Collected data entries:
------------------------

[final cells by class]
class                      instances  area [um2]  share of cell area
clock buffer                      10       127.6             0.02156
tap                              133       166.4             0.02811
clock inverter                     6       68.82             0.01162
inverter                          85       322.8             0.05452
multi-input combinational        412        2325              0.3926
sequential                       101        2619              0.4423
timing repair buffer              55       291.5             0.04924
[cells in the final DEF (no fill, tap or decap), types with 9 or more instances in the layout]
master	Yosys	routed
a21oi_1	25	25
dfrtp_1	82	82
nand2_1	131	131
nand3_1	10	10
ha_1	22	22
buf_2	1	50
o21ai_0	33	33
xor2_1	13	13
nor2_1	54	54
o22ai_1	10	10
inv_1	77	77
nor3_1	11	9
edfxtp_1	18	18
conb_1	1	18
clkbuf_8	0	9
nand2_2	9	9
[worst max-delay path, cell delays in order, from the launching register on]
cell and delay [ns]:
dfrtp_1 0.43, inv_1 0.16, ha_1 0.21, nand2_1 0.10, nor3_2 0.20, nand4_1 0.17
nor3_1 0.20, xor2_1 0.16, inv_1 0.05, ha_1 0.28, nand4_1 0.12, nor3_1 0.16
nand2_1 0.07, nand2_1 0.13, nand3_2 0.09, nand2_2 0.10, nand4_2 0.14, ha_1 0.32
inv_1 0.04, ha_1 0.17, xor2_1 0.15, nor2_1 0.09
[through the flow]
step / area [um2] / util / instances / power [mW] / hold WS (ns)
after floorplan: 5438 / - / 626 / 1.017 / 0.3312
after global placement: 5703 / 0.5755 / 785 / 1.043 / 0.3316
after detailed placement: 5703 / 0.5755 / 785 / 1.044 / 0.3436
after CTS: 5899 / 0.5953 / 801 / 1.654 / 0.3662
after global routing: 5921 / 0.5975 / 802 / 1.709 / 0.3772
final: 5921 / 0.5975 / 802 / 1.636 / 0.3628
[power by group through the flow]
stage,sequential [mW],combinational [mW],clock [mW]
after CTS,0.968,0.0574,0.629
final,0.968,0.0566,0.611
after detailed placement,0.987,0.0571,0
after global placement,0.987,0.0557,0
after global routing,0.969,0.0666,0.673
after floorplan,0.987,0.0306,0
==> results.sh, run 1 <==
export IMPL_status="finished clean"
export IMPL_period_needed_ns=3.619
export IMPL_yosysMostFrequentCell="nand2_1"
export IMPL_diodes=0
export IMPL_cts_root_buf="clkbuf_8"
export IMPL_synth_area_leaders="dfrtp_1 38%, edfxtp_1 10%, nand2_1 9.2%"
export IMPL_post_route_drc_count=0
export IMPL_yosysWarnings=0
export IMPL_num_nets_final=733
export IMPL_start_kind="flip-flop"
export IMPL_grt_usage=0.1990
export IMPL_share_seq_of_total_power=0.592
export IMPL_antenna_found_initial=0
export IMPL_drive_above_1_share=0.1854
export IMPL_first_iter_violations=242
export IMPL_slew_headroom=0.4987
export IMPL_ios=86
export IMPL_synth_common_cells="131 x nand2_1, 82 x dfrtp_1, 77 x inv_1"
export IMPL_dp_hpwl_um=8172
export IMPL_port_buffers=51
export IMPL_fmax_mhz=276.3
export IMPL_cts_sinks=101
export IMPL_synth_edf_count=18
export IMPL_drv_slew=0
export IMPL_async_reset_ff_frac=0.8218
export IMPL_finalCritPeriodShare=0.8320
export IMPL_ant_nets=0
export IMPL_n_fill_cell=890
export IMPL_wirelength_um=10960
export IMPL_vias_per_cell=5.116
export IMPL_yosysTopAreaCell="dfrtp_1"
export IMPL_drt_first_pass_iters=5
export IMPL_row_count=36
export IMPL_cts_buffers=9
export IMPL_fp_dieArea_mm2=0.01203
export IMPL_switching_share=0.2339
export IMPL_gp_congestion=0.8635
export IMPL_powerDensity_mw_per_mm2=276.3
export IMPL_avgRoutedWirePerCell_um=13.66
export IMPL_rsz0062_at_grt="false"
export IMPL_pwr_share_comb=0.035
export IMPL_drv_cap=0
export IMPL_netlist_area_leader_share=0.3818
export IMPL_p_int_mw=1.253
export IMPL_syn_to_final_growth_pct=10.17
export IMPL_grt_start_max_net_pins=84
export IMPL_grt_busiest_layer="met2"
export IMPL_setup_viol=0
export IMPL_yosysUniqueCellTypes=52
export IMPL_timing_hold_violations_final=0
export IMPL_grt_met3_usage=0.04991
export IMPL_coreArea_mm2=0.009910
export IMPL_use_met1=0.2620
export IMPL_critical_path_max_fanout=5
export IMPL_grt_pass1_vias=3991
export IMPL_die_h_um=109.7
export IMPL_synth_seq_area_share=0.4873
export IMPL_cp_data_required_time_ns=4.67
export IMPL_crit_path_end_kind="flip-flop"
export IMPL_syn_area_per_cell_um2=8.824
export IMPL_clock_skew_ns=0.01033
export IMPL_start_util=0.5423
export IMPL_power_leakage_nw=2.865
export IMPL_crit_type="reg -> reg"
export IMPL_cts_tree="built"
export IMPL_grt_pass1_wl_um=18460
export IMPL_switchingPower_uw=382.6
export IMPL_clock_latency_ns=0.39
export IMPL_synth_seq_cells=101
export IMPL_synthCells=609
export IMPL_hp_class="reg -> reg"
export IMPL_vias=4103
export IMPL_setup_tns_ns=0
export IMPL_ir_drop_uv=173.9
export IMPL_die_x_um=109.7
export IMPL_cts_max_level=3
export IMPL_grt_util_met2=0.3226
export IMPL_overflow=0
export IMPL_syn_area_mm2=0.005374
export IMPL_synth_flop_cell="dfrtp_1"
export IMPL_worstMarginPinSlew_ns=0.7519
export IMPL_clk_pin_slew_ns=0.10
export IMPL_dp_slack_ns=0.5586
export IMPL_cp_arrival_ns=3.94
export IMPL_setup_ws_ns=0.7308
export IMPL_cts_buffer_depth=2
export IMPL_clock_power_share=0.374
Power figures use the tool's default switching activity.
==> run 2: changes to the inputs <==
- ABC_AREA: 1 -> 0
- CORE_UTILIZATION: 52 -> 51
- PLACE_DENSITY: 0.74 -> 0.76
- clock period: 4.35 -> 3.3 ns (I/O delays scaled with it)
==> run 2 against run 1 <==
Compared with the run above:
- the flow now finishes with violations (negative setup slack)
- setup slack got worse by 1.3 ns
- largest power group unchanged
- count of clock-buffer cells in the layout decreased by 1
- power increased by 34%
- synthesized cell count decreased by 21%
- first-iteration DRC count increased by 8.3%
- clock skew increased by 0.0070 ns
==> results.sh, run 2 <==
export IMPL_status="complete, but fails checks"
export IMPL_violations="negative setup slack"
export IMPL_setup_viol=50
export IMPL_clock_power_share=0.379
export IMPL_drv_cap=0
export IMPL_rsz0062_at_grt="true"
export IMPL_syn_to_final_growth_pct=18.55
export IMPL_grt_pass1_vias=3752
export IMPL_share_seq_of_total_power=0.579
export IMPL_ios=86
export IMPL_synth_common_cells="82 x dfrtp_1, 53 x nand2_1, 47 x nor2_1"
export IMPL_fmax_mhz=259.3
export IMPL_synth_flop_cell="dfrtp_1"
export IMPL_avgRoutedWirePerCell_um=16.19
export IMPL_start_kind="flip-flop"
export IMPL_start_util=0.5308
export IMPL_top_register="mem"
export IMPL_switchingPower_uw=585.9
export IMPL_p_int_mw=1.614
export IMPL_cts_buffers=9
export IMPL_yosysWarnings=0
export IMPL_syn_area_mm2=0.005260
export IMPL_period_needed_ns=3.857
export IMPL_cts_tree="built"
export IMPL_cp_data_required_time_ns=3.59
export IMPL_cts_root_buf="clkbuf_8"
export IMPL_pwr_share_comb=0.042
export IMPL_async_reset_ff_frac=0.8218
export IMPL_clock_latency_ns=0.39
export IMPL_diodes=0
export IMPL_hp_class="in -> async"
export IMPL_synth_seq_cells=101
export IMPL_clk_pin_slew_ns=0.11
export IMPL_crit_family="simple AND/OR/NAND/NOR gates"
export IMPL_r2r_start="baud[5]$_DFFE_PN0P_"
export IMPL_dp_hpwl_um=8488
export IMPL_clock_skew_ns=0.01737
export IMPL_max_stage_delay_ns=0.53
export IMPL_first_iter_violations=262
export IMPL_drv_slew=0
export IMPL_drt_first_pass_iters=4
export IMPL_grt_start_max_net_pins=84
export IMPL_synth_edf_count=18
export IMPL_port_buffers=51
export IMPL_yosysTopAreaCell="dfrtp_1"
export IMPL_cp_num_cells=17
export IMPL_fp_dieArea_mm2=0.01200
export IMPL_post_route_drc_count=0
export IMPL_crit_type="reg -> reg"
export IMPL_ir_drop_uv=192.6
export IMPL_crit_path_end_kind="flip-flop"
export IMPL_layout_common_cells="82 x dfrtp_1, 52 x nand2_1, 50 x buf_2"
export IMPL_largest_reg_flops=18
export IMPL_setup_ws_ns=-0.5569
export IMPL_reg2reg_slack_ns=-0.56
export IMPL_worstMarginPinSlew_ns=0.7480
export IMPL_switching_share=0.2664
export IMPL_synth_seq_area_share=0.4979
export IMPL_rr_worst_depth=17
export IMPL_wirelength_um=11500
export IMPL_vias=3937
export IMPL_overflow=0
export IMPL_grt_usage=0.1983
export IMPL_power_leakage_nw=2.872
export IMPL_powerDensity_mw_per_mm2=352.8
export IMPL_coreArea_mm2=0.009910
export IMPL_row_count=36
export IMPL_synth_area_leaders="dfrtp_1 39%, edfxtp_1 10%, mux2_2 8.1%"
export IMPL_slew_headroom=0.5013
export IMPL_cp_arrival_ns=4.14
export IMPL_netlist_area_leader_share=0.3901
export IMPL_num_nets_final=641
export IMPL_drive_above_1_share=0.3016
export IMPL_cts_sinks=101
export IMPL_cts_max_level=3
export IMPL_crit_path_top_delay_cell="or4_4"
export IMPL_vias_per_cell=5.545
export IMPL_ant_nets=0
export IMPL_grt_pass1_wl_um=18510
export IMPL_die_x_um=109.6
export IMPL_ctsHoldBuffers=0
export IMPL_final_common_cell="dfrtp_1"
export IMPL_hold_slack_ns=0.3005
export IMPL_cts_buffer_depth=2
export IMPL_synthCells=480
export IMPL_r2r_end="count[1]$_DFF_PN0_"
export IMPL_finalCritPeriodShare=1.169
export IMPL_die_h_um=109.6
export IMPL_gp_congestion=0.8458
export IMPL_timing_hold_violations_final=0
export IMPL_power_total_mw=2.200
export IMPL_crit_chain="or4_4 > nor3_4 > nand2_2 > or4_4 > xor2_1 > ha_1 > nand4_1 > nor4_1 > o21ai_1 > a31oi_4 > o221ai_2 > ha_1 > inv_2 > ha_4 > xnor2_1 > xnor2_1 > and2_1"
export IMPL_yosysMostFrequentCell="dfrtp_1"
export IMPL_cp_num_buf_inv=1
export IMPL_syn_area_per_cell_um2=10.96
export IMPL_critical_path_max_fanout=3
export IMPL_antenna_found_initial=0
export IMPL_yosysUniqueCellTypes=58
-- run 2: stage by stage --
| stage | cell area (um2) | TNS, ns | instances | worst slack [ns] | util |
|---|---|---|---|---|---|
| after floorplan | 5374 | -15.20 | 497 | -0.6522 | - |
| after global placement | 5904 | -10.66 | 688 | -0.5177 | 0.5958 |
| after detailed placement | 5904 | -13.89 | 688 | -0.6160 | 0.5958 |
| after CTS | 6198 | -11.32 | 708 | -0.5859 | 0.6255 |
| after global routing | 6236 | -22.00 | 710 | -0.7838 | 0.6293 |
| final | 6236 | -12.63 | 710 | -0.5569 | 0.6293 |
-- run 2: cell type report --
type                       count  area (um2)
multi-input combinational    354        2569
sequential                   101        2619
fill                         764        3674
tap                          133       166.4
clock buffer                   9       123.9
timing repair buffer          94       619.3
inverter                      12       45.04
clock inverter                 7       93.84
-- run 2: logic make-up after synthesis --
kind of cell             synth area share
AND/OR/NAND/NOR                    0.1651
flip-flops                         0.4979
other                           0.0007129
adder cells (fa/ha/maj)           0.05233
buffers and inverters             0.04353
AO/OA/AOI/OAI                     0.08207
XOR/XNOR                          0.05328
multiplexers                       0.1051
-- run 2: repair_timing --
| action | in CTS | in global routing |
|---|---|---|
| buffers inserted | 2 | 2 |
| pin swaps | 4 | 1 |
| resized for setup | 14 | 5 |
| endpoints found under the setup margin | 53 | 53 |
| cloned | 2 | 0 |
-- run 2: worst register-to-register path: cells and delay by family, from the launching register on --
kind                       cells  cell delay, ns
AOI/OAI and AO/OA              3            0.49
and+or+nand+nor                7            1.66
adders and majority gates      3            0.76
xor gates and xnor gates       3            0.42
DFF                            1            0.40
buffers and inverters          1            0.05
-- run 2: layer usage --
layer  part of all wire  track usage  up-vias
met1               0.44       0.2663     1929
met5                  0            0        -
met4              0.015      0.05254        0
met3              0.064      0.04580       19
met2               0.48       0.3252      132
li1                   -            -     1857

------------------------

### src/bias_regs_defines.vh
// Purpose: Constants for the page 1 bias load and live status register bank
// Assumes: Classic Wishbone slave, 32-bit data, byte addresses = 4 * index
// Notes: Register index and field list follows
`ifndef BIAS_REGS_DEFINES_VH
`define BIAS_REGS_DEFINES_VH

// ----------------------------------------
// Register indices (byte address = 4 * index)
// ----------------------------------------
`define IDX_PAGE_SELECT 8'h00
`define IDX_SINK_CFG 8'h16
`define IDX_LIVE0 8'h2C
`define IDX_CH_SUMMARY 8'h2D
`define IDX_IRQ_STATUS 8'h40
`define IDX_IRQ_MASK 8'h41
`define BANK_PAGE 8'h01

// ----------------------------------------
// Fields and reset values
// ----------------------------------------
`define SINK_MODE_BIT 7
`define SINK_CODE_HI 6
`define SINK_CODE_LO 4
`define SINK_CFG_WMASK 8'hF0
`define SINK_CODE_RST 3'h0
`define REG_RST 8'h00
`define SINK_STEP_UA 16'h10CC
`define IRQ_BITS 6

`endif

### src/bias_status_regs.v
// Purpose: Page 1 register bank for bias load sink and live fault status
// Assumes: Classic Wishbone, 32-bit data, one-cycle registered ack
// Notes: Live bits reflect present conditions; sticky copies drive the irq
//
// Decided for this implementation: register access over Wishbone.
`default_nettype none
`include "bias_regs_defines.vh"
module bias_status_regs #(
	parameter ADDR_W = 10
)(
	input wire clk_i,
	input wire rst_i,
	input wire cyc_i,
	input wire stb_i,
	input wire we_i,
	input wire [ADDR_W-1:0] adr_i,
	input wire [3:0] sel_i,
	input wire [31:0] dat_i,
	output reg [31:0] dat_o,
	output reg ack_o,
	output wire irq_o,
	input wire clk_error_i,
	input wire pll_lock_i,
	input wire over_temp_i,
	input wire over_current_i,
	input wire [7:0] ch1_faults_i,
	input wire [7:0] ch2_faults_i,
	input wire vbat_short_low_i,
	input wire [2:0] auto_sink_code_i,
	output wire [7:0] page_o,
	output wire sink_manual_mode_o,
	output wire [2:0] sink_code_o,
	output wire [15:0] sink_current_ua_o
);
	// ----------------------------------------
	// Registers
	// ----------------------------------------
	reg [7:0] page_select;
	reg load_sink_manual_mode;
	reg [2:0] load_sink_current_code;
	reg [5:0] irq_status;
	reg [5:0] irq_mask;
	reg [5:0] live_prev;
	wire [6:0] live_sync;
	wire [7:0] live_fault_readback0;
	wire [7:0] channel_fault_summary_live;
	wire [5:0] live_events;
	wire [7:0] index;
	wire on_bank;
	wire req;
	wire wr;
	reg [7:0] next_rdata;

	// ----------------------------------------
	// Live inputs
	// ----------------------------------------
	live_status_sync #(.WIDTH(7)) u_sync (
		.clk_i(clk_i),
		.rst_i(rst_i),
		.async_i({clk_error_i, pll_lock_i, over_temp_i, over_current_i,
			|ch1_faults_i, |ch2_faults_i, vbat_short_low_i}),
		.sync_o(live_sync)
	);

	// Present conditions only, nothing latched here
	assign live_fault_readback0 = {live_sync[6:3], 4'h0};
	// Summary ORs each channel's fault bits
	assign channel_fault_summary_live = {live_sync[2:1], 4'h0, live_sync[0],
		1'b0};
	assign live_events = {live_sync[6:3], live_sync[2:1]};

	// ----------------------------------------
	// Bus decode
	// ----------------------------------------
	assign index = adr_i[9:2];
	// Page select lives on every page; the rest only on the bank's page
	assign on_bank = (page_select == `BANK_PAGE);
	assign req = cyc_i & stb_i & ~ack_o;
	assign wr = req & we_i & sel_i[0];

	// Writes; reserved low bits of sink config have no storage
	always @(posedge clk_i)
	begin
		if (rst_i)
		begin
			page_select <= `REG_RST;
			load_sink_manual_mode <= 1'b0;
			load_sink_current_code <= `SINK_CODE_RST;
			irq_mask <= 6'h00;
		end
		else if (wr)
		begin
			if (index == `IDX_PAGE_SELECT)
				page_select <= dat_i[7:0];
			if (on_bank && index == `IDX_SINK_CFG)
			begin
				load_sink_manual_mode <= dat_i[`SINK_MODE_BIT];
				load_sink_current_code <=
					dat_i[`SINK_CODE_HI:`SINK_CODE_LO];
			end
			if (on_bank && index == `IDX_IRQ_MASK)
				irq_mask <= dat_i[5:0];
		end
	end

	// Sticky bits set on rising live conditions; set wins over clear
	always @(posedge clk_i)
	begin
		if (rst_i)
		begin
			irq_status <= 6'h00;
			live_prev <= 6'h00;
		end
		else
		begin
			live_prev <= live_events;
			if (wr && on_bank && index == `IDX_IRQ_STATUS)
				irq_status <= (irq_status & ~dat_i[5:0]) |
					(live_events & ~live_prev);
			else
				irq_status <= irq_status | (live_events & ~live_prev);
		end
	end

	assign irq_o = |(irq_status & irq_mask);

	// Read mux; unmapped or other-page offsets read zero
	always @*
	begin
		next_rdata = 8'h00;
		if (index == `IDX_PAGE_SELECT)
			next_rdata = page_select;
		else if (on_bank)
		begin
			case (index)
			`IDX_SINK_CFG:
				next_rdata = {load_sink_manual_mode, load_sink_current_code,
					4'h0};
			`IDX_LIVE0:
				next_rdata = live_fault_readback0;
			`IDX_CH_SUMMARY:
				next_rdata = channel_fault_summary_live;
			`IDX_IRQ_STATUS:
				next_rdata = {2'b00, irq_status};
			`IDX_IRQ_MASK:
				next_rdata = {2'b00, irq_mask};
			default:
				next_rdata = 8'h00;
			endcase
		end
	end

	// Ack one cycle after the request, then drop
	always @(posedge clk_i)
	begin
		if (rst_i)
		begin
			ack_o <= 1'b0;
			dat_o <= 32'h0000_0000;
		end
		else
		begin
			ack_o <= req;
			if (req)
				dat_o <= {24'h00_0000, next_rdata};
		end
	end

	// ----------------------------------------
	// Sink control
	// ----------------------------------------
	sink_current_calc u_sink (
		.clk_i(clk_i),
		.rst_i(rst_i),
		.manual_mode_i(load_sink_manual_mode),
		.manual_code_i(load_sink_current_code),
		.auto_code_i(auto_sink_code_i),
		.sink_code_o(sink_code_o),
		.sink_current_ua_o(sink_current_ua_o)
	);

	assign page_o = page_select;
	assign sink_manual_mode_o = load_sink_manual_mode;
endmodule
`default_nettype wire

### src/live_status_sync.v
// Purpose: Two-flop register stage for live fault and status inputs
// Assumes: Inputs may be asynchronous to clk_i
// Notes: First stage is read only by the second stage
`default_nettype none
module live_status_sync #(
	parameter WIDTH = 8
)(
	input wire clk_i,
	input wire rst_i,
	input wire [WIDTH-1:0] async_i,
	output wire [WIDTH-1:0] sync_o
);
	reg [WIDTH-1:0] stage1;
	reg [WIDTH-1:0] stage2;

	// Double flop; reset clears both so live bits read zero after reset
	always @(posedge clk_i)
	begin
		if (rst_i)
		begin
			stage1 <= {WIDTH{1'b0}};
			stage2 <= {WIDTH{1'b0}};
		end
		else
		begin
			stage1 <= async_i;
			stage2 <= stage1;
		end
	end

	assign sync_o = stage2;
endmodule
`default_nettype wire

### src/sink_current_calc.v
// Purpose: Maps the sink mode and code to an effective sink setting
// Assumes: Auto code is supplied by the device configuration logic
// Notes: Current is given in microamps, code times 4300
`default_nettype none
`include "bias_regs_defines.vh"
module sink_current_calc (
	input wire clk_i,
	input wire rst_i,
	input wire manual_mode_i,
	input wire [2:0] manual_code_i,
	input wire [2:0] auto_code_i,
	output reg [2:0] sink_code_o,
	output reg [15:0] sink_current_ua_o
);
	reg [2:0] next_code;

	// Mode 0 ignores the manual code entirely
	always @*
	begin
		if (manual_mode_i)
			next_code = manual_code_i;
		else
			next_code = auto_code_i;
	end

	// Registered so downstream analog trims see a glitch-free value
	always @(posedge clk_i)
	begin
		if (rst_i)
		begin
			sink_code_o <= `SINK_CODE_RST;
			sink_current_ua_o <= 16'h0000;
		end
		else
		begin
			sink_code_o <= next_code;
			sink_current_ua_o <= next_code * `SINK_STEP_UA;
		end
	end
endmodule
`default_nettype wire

------------------------

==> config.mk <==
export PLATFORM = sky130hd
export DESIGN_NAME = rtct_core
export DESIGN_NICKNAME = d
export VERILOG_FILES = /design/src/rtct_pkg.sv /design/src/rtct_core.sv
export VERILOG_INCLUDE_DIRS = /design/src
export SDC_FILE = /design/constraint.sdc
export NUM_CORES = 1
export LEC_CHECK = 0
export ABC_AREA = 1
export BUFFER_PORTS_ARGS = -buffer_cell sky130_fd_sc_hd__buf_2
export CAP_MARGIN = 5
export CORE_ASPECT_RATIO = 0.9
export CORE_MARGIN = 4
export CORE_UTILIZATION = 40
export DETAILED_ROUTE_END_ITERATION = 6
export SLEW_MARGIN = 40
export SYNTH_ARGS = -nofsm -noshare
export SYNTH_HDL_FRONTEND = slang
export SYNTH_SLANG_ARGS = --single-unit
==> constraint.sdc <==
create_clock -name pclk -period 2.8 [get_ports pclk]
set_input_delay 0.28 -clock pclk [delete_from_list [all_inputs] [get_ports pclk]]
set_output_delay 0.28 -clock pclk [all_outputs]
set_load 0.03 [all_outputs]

------------------------

• **WORK TASK**:
The lines sought are those in the data above that include the string "launching"; copy each one.

• **EXERCISE RESPONSE**:
[worst max-delay path, cell delays in order, from the launching register on]
-- run 2: worst register-to-register path: cells and delay by family, from the launching register on --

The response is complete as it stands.